» **INSTRUCTIONS FOR THE TASK**
Please return, with no alterations, the lines below from the very first through the one that contains "inverters: 8 / 30.0 / 0.0632".

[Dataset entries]
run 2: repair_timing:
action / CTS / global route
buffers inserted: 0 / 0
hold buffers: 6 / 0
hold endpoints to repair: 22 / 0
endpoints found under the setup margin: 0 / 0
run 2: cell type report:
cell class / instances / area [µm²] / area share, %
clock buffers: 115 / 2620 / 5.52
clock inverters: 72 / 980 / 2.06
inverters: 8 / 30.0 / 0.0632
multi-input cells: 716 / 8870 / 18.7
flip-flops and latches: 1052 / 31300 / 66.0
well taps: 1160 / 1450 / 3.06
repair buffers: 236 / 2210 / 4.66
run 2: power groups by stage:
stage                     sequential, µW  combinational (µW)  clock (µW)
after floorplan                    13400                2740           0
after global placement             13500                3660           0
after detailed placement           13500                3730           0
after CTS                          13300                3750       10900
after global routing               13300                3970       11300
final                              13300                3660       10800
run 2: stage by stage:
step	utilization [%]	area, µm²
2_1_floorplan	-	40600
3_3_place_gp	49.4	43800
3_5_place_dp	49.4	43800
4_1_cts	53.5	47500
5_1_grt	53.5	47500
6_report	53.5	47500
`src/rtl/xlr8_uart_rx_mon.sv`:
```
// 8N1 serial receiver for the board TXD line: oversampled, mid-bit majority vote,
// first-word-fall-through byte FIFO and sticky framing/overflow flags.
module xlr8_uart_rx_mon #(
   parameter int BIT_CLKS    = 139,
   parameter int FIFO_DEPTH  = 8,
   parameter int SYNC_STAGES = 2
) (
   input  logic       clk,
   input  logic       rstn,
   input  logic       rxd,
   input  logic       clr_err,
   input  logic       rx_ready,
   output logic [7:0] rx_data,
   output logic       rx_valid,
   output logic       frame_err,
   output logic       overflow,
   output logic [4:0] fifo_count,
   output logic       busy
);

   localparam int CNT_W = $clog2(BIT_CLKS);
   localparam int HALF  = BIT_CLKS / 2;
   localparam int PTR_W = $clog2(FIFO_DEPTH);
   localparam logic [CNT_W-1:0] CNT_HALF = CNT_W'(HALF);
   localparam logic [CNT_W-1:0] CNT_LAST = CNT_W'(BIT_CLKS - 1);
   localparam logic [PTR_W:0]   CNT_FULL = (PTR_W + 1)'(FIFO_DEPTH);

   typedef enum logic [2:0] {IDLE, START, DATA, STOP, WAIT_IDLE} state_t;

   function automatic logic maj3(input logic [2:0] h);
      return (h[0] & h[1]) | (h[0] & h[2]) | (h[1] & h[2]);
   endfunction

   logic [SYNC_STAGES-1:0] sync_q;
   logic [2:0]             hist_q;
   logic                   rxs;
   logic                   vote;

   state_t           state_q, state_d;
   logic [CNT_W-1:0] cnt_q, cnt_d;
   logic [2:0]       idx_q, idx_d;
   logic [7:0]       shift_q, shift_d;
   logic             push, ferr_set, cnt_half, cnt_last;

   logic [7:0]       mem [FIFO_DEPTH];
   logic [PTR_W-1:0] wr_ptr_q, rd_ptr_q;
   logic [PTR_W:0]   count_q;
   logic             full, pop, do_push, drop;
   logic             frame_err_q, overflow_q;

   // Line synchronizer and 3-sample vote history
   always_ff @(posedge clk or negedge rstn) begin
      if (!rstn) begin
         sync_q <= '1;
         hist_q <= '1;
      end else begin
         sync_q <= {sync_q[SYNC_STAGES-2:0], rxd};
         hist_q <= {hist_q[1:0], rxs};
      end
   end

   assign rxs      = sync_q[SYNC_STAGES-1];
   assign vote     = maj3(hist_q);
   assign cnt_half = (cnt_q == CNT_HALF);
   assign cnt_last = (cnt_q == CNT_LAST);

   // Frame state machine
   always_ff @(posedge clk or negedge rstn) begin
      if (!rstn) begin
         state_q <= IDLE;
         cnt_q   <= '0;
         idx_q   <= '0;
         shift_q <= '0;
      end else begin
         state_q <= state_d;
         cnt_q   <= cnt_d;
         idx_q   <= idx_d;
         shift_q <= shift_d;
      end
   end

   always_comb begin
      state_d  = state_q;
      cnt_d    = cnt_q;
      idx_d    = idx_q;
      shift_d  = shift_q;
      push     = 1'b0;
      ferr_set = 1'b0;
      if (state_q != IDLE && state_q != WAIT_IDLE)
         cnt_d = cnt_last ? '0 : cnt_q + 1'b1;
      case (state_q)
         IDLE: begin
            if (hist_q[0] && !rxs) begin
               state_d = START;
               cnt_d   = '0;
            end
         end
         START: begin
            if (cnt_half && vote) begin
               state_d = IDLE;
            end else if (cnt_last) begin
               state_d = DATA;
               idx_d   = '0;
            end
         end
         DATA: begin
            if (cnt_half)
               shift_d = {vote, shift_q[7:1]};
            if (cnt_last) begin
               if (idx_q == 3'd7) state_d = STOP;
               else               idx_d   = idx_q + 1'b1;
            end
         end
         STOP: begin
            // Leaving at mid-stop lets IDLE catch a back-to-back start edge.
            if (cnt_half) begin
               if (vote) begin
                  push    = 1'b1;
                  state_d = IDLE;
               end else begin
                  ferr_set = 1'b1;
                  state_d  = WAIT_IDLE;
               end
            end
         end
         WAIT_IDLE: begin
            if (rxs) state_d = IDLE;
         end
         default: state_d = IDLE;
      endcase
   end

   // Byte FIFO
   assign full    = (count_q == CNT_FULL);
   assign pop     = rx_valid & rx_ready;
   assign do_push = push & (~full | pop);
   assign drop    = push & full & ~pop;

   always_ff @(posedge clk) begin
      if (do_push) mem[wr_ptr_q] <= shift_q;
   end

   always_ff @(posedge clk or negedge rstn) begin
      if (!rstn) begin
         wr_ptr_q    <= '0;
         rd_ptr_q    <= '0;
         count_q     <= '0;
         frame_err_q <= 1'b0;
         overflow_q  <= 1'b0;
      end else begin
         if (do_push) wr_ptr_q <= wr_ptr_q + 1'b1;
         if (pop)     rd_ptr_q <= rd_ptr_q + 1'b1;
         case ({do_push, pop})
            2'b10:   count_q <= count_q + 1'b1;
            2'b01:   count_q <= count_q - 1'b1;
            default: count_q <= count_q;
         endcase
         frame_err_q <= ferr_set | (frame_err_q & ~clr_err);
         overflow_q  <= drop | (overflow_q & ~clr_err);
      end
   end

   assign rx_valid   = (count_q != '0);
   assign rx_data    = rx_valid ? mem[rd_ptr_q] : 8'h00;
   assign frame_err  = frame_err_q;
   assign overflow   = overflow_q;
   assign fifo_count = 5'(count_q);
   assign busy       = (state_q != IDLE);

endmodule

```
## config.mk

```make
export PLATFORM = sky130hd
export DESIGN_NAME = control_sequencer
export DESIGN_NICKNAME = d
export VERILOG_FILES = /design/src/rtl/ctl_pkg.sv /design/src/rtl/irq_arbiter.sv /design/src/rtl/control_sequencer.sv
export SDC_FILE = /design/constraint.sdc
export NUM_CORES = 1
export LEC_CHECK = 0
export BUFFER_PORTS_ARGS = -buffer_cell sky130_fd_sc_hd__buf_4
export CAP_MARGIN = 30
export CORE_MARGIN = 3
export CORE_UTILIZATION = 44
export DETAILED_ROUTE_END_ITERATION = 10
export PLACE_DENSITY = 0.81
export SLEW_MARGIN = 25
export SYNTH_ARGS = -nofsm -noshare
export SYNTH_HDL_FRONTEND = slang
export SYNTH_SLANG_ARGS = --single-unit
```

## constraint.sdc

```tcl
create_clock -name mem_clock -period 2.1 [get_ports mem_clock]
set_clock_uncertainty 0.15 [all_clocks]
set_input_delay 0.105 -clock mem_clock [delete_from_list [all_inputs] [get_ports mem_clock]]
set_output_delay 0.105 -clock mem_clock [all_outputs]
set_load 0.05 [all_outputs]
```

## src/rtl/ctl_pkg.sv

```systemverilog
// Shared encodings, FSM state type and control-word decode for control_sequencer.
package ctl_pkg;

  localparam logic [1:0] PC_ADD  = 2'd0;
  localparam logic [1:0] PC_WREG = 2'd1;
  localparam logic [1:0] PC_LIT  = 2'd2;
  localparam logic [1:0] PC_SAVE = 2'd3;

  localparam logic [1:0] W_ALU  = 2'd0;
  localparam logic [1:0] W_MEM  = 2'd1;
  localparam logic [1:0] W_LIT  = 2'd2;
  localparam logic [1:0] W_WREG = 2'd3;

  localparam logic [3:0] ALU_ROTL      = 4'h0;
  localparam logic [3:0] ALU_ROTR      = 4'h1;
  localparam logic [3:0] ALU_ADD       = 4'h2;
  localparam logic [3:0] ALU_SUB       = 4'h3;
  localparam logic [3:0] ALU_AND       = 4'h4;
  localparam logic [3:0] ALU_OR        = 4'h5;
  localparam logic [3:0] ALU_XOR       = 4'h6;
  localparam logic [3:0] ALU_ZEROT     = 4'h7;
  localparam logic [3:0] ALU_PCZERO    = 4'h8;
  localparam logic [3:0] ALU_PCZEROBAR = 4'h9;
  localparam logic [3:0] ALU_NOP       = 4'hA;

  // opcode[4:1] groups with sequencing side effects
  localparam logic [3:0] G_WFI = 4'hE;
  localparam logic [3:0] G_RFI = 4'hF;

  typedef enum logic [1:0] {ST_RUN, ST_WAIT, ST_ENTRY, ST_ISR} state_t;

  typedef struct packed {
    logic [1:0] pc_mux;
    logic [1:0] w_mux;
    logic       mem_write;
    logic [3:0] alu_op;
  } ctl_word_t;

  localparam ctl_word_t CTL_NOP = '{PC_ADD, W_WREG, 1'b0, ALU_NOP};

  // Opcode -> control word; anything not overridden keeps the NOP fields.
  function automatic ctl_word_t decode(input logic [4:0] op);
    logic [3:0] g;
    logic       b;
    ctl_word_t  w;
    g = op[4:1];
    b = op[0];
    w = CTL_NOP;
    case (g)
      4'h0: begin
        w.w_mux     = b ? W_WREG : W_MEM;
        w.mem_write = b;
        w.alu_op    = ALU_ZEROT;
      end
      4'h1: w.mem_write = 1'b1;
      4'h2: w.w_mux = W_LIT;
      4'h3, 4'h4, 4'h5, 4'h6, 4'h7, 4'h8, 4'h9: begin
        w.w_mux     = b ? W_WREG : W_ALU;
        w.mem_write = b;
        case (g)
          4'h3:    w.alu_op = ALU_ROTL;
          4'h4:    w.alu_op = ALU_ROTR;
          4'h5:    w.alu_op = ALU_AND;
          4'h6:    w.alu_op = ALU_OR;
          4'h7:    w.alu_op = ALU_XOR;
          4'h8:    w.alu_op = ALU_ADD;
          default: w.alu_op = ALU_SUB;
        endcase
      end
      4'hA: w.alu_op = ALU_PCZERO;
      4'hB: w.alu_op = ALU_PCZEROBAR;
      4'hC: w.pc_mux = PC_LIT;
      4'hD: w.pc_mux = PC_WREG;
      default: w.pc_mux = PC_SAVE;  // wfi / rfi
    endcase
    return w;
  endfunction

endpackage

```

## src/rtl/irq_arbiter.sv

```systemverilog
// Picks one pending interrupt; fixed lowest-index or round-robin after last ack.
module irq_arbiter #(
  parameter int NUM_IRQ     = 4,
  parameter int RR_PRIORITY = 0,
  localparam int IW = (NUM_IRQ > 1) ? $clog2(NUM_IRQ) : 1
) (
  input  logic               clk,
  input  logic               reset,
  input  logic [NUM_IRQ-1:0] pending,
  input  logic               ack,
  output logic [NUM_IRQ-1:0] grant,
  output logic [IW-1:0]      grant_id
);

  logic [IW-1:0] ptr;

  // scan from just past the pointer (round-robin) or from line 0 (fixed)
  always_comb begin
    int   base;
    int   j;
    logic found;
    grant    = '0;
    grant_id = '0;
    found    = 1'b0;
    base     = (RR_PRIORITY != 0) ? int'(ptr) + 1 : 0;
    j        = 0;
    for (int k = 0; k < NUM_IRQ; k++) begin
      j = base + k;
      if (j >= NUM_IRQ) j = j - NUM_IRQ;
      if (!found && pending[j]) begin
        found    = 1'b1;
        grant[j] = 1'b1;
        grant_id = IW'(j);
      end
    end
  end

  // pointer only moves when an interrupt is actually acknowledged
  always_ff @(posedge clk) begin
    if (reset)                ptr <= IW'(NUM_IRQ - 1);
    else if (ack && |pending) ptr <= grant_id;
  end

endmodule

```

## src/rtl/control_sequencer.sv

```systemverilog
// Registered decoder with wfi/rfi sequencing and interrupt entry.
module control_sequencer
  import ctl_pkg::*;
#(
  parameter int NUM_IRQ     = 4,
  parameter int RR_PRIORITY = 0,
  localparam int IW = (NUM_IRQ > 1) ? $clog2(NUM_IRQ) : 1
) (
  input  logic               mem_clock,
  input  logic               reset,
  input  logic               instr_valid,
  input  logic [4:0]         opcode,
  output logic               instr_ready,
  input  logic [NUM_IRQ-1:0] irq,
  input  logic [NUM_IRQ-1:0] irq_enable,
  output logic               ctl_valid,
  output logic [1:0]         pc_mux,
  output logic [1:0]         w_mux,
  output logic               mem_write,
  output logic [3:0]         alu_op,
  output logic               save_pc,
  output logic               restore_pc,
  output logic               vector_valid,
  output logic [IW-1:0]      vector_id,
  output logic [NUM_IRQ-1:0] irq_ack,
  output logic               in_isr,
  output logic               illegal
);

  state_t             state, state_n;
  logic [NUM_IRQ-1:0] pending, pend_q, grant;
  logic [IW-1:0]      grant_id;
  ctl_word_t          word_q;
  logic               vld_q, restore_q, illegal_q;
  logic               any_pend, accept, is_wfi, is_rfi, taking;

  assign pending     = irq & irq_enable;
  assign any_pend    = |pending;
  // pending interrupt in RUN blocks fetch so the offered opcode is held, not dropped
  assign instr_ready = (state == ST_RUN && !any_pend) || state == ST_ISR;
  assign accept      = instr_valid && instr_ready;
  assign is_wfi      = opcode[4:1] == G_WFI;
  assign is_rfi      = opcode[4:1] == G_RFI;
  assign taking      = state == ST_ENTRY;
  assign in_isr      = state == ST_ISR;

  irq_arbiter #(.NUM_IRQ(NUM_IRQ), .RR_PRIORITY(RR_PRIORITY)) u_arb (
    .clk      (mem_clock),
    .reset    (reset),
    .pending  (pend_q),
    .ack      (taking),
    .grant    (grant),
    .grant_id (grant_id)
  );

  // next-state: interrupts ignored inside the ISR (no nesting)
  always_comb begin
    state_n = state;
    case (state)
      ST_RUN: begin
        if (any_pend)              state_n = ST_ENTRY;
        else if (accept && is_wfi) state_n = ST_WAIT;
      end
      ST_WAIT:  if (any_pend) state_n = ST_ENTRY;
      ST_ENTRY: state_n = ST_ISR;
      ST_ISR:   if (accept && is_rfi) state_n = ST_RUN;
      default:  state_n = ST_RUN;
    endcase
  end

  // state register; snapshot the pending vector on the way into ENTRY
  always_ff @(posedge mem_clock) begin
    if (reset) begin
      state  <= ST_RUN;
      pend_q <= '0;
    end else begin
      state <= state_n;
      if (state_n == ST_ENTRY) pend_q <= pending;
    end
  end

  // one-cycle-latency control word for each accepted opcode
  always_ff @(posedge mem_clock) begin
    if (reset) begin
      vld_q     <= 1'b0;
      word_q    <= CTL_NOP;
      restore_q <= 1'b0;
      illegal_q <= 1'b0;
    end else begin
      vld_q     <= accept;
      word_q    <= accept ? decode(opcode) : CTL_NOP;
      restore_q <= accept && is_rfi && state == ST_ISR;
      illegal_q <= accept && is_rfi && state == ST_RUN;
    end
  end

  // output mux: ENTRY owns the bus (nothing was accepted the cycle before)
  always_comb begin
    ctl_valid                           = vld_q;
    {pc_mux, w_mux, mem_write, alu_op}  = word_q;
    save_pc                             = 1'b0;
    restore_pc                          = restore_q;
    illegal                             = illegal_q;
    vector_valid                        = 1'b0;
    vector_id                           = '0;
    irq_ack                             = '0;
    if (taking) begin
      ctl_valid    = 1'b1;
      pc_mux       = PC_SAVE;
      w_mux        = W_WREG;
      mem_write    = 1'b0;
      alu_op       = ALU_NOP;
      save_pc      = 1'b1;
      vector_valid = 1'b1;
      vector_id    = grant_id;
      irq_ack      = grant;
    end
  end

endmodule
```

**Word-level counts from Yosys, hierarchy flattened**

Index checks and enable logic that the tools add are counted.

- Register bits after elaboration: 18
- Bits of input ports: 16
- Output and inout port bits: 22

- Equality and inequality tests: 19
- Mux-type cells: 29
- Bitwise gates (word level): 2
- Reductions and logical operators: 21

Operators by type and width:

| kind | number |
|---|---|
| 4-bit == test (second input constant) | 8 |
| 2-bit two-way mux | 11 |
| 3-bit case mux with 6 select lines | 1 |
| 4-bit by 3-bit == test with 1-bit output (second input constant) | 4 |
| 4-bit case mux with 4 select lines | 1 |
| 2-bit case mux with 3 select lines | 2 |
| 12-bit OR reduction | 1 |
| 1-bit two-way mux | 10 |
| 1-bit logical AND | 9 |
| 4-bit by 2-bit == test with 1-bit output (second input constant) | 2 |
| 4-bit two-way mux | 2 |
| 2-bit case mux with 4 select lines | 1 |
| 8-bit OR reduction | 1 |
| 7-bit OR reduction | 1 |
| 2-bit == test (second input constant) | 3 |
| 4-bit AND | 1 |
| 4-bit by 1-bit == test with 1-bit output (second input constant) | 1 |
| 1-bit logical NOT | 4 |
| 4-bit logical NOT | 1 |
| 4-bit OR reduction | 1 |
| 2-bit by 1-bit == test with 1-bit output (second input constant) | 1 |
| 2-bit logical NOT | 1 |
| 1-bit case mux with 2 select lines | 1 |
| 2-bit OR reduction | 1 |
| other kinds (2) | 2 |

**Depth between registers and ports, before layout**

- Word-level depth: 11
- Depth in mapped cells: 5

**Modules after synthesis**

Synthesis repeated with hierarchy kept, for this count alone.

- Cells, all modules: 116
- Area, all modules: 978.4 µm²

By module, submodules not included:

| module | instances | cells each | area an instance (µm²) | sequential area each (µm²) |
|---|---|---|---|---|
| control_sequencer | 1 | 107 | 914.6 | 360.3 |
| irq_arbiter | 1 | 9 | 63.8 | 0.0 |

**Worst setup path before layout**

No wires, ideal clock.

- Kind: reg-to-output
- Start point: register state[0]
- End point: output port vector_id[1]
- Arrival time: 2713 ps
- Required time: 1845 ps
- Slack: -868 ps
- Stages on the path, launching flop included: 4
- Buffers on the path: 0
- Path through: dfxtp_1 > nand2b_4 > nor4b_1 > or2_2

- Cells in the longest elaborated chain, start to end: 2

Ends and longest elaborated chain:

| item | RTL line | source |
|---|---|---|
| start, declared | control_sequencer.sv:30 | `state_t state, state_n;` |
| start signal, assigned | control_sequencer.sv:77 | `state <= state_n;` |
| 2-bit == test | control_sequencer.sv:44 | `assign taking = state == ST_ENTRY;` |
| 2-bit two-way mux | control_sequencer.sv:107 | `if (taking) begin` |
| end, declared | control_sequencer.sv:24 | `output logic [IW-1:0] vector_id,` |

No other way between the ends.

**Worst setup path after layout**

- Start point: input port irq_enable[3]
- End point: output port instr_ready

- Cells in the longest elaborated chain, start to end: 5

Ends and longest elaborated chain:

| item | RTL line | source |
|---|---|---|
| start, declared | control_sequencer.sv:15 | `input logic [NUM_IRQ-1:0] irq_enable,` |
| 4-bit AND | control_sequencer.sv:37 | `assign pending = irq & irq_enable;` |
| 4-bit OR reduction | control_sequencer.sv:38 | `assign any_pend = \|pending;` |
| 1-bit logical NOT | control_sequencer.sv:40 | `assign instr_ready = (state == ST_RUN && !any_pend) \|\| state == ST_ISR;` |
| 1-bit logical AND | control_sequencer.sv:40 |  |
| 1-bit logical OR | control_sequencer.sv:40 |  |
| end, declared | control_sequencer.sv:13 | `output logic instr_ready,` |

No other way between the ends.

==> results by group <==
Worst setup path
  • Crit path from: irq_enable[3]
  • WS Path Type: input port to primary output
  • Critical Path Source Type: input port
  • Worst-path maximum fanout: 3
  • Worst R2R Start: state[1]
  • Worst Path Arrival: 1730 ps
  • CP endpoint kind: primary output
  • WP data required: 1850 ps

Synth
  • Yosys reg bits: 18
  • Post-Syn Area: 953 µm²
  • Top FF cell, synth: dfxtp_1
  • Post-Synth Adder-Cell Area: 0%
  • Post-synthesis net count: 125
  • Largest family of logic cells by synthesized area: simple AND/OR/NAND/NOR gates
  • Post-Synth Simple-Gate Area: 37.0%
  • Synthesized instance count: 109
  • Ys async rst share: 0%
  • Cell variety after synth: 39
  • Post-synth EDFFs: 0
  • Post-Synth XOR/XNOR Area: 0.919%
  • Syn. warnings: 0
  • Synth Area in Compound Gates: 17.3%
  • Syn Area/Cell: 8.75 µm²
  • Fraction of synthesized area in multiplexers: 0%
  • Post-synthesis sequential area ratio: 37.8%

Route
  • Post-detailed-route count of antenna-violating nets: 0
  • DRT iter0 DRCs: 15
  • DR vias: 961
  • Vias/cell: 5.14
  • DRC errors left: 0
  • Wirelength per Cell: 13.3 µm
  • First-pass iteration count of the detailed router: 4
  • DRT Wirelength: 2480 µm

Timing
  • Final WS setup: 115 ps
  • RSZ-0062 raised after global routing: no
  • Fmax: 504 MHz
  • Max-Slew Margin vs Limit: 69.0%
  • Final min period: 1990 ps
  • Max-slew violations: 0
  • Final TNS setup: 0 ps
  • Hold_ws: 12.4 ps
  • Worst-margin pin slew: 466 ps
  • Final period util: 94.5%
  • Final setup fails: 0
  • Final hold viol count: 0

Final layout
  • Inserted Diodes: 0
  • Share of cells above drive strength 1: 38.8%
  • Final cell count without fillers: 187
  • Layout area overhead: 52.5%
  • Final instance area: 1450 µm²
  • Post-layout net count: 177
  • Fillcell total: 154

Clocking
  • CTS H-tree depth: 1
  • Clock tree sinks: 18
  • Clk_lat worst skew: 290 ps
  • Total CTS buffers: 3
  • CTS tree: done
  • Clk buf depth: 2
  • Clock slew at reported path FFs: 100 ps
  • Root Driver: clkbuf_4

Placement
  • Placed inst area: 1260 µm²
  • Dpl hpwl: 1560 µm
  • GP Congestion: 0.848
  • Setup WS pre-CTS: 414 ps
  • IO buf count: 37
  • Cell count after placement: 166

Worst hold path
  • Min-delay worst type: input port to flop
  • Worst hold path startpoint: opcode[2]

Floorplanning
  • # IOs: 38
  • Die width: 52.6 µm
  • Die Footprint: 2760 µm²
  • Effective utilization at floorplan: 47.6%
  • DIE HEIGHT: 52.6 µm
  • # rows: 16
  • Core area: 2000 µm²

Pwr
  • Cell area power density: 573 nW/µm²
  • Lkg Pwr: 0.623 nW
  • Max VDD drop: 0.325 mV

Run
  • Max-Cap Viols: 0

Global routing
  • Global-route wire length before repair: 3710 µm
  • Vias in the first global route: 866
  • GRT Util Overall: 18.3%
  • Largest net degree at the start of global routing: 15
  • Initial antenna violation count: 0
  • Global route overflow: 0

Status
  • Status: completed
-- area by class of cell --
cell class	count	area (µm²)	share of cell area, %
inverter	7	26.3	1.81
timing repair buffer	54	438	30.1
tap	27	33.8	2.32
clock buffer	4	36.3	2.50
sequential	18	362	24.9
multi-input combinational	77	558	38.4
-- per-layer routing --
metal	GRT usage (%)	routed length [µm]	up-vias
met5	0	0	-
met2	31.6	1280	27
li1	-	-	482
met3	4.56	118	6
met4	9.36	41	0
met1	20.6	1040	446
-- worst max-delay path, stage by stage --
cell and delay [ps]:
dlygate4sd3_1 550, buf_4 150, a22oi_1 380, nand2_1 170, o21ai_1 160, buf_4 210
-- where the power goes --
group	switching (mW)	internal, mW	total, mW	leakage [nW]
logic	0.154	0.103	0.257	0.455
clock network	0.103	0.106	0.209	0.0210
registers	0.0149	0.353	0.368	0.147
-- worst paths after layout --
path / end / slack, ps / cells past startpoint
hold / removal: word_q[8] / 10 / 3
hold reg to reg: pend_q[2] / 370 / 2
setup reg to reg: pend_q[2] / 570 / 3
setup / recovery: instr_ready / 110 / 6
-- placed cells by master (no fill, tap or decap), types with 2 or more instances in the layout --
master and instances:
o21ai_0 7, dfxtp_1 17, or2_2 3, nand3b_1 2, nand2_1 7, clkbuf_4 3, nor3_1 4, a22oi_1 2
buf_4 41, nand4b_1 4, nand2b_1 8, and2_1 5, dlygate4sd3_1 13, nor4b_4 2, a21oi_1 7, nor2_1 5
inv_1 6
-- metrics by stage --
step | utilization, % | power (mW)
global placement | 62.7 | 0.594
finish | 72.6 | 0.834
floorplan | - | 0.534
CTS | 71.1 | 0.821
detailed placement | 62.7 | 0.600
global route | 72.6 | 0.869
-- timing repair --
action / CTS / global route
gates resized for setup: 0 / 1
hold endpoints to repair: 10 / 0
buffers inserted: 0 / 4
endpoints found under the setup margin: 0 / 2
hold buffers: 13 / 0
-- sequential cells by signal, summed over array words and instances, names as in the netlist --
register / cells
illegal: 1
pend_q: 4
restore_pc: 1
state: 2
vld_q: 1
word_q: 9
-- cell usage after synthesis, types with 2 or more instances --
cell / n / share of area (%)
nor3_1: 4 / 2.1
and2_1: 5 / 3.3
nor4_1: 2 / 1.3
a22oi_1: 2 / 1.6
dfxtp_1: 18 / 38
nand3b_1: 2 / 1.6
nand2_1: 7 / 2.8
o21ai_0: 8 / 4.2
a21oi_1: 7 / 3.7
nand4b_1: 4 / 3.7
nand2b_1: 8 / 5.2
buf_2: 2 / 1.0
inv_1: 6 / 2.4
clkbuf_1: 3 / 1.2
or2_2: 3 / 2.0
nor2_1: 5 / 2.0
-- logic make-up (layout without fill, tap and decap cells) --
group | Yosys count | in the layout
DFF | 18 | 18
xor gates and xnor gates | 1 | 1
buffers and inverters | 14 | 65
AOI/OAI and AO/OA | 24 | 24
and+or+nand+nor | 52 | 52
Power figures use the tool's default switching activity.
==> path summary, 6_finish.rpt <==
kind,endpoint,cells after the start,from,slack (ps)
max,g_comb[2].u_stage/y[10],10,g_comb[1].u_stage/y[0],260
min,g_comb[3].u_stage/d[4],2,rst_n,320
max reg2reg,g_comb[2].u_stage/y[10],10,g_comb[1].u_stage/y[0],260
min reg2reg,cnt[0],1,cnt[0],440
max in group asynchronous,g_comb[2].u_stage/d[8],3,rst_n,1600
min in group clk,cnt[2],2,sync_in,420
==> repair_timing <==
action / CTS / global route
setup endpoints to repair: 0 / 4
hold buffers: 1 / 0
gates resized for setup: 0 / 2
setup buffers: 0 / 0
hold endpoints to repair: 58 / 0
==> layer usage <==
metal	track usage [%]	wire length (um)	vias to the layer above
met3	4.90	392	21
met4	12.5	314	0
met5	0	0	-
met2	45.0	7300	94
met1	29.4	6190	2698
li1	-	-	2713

» **EXERCISE RESULT**
run 2: repair_timing:
action / CTS / global route
buffers inserted: 0 / 0
hold buffers: 6 / 0
hold endpoints to repair: 22 / 0
endpoints found under the setup margin: 0 / 0
run 2: cell type report:
cell class / instances / area [µm²] / area share, %
clock buffers: 115 / 2620 / 5.52
clock inverters: 72 / 980 / 2.06
inverters: 8 / 30.0 / 0.0632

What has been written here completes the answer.